- _Exercise_
Set out the records again, keeping every word as it is.

- _Data shown_
File: src/rtl/instruction_fetch.sv
// Single-entry instruction fetch stage with redirect and misaligned-redirect halt.
// Optional registered predecode outputs are enabled by FETCH_PREDECODE_EN.
module instruction_fetch #(
    parameter logic [31:0] RESET_PC = 32'h0000_0000
) (
    input  logic        clk,
    input  logic        rst_n,
    output logic [31:0] imem_addr,
    input  logic [31:0] imem_data,
    input  logic        redirect_valid,
    input  logic [31:0] redirect_pc,
    output logic        out_valid,
    input  logic        out_ready,
    output logic [31:0] out_instr,
    output logic [31:0] out_pc,
    output logic [31:0] out_pc_plus4,
`ifdef FETCH_PREDECODE_EN
    output logic [5:0]  out_opcode,
    output logic [4:0]  out_rs,
    output logic [4:0]  out_rt,
    output logic [4:0]  out_rd,
    output logic [5:0]  out_funct,
    output logic [31:0] out_imm_sext,
    output logic        out_is_branch,
`endif
    output logic        fault
);

    typedef enum logic {
        RUN,
        HALT
    } state_t;

    state_t      state;
    logic [31:0] pc;
    logic        free;
    logic        redir_ok;
    logic        redir_bad;
    logic        take;

    assign imem_addr    = pc;
    assign out_pc_plus4 = out_pc + 32'd4;

    assign free      = !out_valid || out_ready;
    assign redir_ok  = redirect_valid && (redirect_pc[1:0] == 2'b00);
    assign redir_bad = redirect_valid && (redirect_pc[1:0] != 2'b00);
    assign take      = !redirect_valid && free;

    always_ff @(posedge clk or negedge rst_n) begin
        if (!rst_n) begin
            state     <= RUN;
            pc        <= RESET_PC;
            out_valid <= 1'b0;
            out_instr <= '0;
            out_pc    <= '0;
            fault     <= 1'b0;
`ifdef FETCH_PREDECODE_EN
            out_opcode    <= '0;
            out_rs        <= '0;
            out_rt        <= '0;
            out_rd        <= '0;
            out_funct     <= '0;
            out_imm_sext  <= '0;
            out_is_branch <= 1'b0;
`endif
        end else begin
            case (state)
                RUN: begin
                    unique case (1'b1)
                        redir_ok: begin
                            pc        <= redirect_pc;
                            out_valid <= 1'b0;
                        end
                        redir_bad: begin
                            fault     <= 1'b1;
                            out_valid <= 1'b0;
                            state     <= HALT;
                        end
                        take: begin
                            out_instr <= imem_data;
                            out_pc    <= pc;
                            out_valid <= 1'b1;
                            pc        <= pc + 32'd4;
`ifdef FETCH_PREDECODE_EN
                            out_opcode    <= imem_data[31:26];
                            out_rs        <= imem_data[25:21];
                            out_rt        <= imem_data[20:16];
                            out_rd        <= imem_data[15:11];
                            out_funct     <= imem_data[5:0];
                            out_imm_sext  <= {{16{imem_data[15]}},
                                              imem_data[15:0]};
                            out_is_branch <= (imem_data[31:27] == 5'b00010);
`endif
                        end
                        default: ;
                    endcase
                end
                // Halted until reset: nothing moves.
                HALT: ;
                default: state <= HALT;
            endcase
        end
    end

endmodule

- _Written response_
File: src/rtl/instruction_fetch.sv
// Single-entry instruction fetch stage with redirect and misaligned-redirect halt.
// Optional registered predecode outputs are enabled by FETCH_PREDECODE_EN.
module instruction_fetch #(
    parameter logic [31:0] RESET_PC = 32'h0000_0000
) (
    input  logic        clk,
    input  logic        rst_n,
    output logic [31:0] imem_addr,
    input  logic [31:0] imem_data,
    input  logic        redirect_valid,
    input  logic [31:0] redirect_pc,
    output logic        out_valid,
    input  logic        out_ready,
    output logic [31:0] out_instr,
    output logic [31:0] out_pc,
    output logic [31:0] out_pc_plus4,
`ifdef FETCH_PREDECODE_EN
    output logic [5:0]  out_opcode,
    output logic [4:0]  out_rs,
    output logic [4:0]  out_rt,
    output logic [4:0]  out_rd,
    output logic [5:0]  out_funct,
    output logic [31:0] out_imm_sext,
    output logic        out_is_branch,
`endif
    output logic        fault
);

    typedef enum logic {
        RUN,
        HALT
    } state_t;

    state_t      state;
    logic [31:0] pc;
    logic        free;
    logic        redir_ok;
    logic        redir_bad;
    logic        take;

    assign imem_addr    = pc;
    assign out_pc_plus4 = out_pc + 32'd4;

    assign free      = !out_valid || out_ready;
    assign redir_ok  = redirect_valid && (redirect_pc[1:0] == 2'b00);
    assign redir_bad = redirect_valid && (redirect_pc[1:0] != 2'b00);
    assign take      = !redirect_valid && free;

    always_ff @(posedge clk or negedge rst_n) begin
        if (!rst_n) begin
            state     <= RUN;
            pc        <= RESET_PC;
            out_valid <= 1'b0;
            out_instr <= '0;
            out_pc    <= '0;
            fault     <= 1'b0;
`ifdef FETCH_PREDECODE_EN
            out_opcode    <= '0;
            out_rs        <= '0;
            out_rt        <= '0;
            out_rd        <= '0;
            out_funct     <= '0;
            out_imm_sext  <= '0;
            out_is_branch <= 1'b0;
`endif
        end else begin
            case (state)
                RUN: begin
                    unique case (1'b1)
                        redir_ok: begin
                            pc        <= redirect_pc;
                            out_valid <= 1'b0;
                        end
                        redir_bad: begin
                            fault     <= 1'b1;
                            out_valid <= 1'b0;
                            state     <= HALT;
                        end
                        take: begin
                            out_instr <= imem_data;
                            out_pc    <= pc;
                            out_valid <= 1'b1;
                            pc        <= pc + 32'd4;
`ifdef FETCH_PREDECODE_EN
                            out_opcode    <= imem_data[31:26];
                            out_rs        <= imem_data[25:21];
                            out_rt        <= imem_data[20:16];
                            out_rd        <= imem_data[15:11];
                            out_funct     <= imem_data[5:0];
                            out_imm_sext  <= {{16{imem_data[15]}},
                                              imem_data[15:0]};
                            out_is_branch <= (imem_data[31:27] == 5'b00010);
`endif
                        end
                        default: ;
                    endcase
                end
                // Halted until reset: nothing moves.
                HALT: ;
                default: state <= HALT;
            endcase
        end
    end

endmodule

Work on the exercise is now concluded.